One should distinguish two types of uncertainties: the uncertainties on the mean value, often called standard error of the mean and abreviated sem, from the standard deviation which is abreviated std

Standard deviation

The standard error correspond to the uncertainty for a pixel value in the ensemble and is calculated this way in pyFAI:

\[\sigma(I_r) = \sqrt{\frac{VV_{i \in bin_r}}{\Omega\Omega_{i \in bin_r}}}\]

The standard deviation is rarely used in pyFAI except in the sigma-clipping procedure where it is used to discard pixels. The numerical value can be retrieved from an azimuthal-integration result with the std attribute.

Standard error of the mean

As the name states, this uncertainty correspond to the precision with wich one knows the mean value and this is the sigma reported by pyFAI by default.

\[\sigma (\overline{I_r}) = \frac{\sqrt{VV_{i \in bin_r}}}{\Omega_{i \in bin_r}}\]

The numerical value of the sem is always smaller than the std by a factor close to \(\sqrt{N}\), where N is the number of pixel in the bin (unweighted mean analogy).

The numerical value can be retrieved from an azimuthal-integration result with the sem attribute.

Uncertainties propagated from known variance

Sometimes variance can be modeled and the array VV can be calculated directly. Very often the variance formula is based on asumption that the distribution is Poissonian (i.e. variance_i = max(1, signal_i)) which, after normalization, becomes \(\sigma_i^2 = max(1, signal_i)/ \cdot normalization_i^2\), thus:

\[VV_A = \sum\limits_{i \in A} c_{i,r}^2 \cdot max(signal_i, 1)\]

Uncertainties propagated from the variance in a ring

This is the classical way to evaluate variance:

\[VV_A = \sum\limits_{i \in A} \omega_i^2\cdot(v_i - \overline{v_A})^2\]

Note this formula differs from Schubert & Gertz (2018)’s paper with squared weights, but it does match the textbook or the wikipedia page on the topic. Since there is no assumption made on the underlying distribution, this formula should be used when the input data are not Poissonian. There are several drawbacks, the first is the speed and the second, the noise of extracted uncertainties.

This formula is a classical 2-pass algorithm which is not suitable for parallel reductions, but numerically stable. The 2-pass version is used in the python-implementation of CSR-sparse matrix multiplication and provided a ground-truth to validate the single pass version.
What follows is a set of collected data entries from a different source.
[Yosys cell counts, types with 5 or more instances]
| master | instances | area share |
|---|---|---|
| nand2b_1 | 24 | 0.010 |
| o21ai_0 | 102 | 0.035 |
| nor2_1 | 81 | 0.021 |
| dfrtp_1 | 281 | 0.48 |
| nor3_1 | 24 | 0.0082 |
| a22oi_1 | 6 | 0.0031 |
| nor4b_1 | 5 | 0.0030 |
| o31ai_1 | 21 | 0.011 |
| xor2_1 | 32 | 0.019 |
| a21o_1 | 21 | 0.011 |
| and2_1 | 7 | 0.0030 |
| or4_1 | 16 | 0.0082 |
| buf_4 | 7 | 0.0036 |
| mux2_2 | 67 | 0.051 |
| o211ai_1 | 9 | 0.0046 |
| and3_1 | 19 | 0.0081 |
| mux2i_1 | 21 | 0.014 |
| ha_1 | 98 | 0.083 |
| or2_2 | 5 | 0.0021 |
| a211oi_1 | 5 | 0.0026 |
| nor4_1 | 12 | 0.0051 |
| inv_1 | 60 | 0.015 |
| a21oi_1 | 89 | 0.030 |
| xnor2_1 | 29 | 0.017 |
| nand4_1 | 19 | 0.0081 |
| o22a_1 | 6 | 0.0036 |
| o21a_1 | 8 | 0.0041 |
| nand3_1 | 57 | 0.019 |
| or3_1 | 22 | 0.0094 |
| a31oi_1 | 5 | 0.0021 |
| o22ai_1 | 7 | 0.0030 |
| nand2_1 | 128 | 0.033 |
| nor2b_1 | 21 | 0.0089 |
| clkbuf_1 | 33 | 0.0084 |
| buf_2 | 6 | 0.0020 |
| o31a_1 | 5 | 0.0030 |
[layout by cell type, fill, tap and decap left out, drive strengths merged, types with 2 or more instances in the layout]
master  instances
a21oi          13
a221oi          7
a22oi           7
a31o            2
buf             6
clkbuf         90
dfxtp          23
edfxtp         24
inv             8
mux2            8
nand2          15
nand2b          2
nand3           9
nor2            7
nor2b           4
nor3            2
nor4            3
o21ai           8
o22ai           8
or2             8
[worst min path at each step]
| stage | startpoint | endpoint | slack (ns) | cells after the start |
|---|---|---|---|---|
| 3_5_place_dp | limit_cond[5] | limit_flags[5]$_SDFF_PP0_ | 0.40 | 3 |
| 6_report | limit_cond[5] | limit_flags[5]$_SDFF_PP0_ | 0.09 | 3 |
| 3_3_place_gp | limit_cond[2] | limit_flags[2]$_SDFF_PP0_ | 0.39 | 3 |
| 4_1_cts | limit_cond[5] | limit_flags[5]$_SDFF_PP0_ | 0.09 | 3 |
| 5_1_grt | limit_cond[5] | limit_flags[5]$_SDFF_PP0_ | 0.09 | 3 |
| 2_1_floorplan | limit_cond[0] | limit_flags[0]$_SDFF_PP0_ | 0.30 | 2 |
[src/epw_pkg.sv]
// Shared constants for the enhanced PWM channel register set
package epw_pkg;

  // ==========================================================
  // Bus and register geometry
  localparam int DATA_W = 32;          // Avalon data width
  localparam int REG_W = 8;            // Width of the channel registers except interrupt status and mask (INT_W)
  localparam int ADDR_IDX_LO = 2;      // Lowest byte-address bit of the word index
  localparam int ADDR_IDX_W = 4;       // Width of the word index
  localparam int ADDR_MIN_W = ADDR_IDX_LO + ADDR_IDX_W;

  // Word indices; byte address is four times the index
  localparam logic [3:0] IDX_TMR_PER = 4'h0;   // timer_period
  localparam logic [3:0] IDX_ALT_PER = 4'h1;   // alt_timer_period
  localparam logic [3:0] IDX_DUTY_LO = 4'h2;   // duty_low
  localparam logic [3:0] IDX_DUTY_HI = 4'h3;   // duty_high_shadow, read only
  localparam logic [3:0] IDX_CTRL = 4'h4;      // channel_control
  localparam logic [3:0] IDX_SHDN = 4'h5;      // shutdown_control
  localparam logic [3:0] IDX_DEL = 4'h6;       // deadband_restart
  localparam logic [3:0] IDX_INT_ST = 4'h7;    // Interrupt status, cleared by read
  localparam logic [3:0] IDX_INT_MSK = 4'h8;   // Interrupt mask

  // ==========================================================
  // Field positions
  localparam int CTRL_CFG_HI = 7;      // output_config_sel
  localparam int CTRL_CFG_LO = 6;
  localparam int CTRL_DLSB_HI = 5;     // duty_lsb_hi
  localparam int CTRL_DLSB_LO = 4;     // duty_lsb_lo
  localparam int CTRL_MODE_HI = 3;     // mode_polarity_sel group bits
  localparam int CTRL_MODE_LO = 2;
  localparam int CTRL_POL_AC = 1;      // A/C active low when set
  localparam int CTRL_POL_BD = 0;      // B/D active low when set
  localparam int SHDN_STAT = 7;        // shutdown_event_status
  localparam int SHDN_SRC_HI = 6;      // shutdown_source_sel
  localparam int SHDN_SRC_LO = 4;
  localparam int SHDN_AC_HI = 3;       // pair_ac_shutdown_state
  localparam int SHDN_AC_LO = 2;
  localparam int SHDN_BD_HI = 1;       // pair_bd_shutdown_state
  localparam int SHDN_BD_LO = 0;
  localparam int DEL_RSEN = 7;         // auto_restart_enable
  localparam int DB_W = 7;             // deadband_count width
  localparam int PSS_TRI_BIT = 1;      // Pin state: set means tri-state
  localparam int PSS_LVL_BIT = 0;      // Pin state: driven level

  // ==========================================================
  // Reset values
  localparam logic [7:0] PER_RST = 8'hff;
  localparam logic [7:0] CTRL_RST = 8'h00;
  localparam logic [7:0] SHDN_RST = 8'h00;
  localparam logic [7:0] DEL_RST = 8'h00;

  // ==========================================================
  // Encodings
  localparam logic [1:0] CFG_SINGLE = 2'h0;
  localparam logic [1:0] CFG_FULL_FWD = 2'h1;
  localparam logic [1:0] CFG_HALF = 2'h2;
  localparam logic [1:0] CFG_FULL_REV = 2'h3;
  localparam logic [1:0] MODE_PWM = 2'h3;   // Upper mode bits that select PWM
  localparam int SRC_W = 3;                 // Source bits: 0 cmp1, 1 cmp2, 2 ext pin
  localparam int NPIN = 4;                  // Pins a, b, c, d
  localparam int FINE_W = 2;                // Sub-step counter under the timer
  localparam logic [1:0] FINE_MAX = 2'h3;
  localparam int INT_W = 2;
  localparam int INT_PERIOD = 0;            // Period start event
  localparam int INT_SHDN = 1;              // Shutdown event

endpackage : epw_pkg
For accumulating the variance in a single pass, the formula becomes:

\[VV_{A\cup b} = VV_A + \omega_b^2\cdot(v_b-\frac{V_A}{\Omega_A})(v_b-\frac{V_{A\cup b}}{\Omega_{A\cup b}})\]

This formula is subject to numerical error accumulation and can be extended when merging two ensemble A and B (with \(\Omega_A > \Omega_B\)):

\[VV_{A\cup B} = VV_A + VV_B + \frac{\Omega_B^2\cdot(V_A \cdot \Omega_B-V_B\cdot \Omega_A)^2}{\Omega_{A\cup B} \cdot \Omega_A \cdot \Omega_B^2}\]

The equivalence of those formula can be checked thanks to a notebook available at tutorial/Variance/uncertainties. It is worth noticing error-bars obtained from the azimuthal model are always more noisy (but of similar magnitude) when compared to the ones obtained from the Poisson statistics on a Poissonian signal.

Conclusion

This document described the way azimuthal integration is performed within pyFAI from a mathematical point of view. It highlights the difference between the std and the sem and exposes the two main error-models used: Azimuthal and Poisson.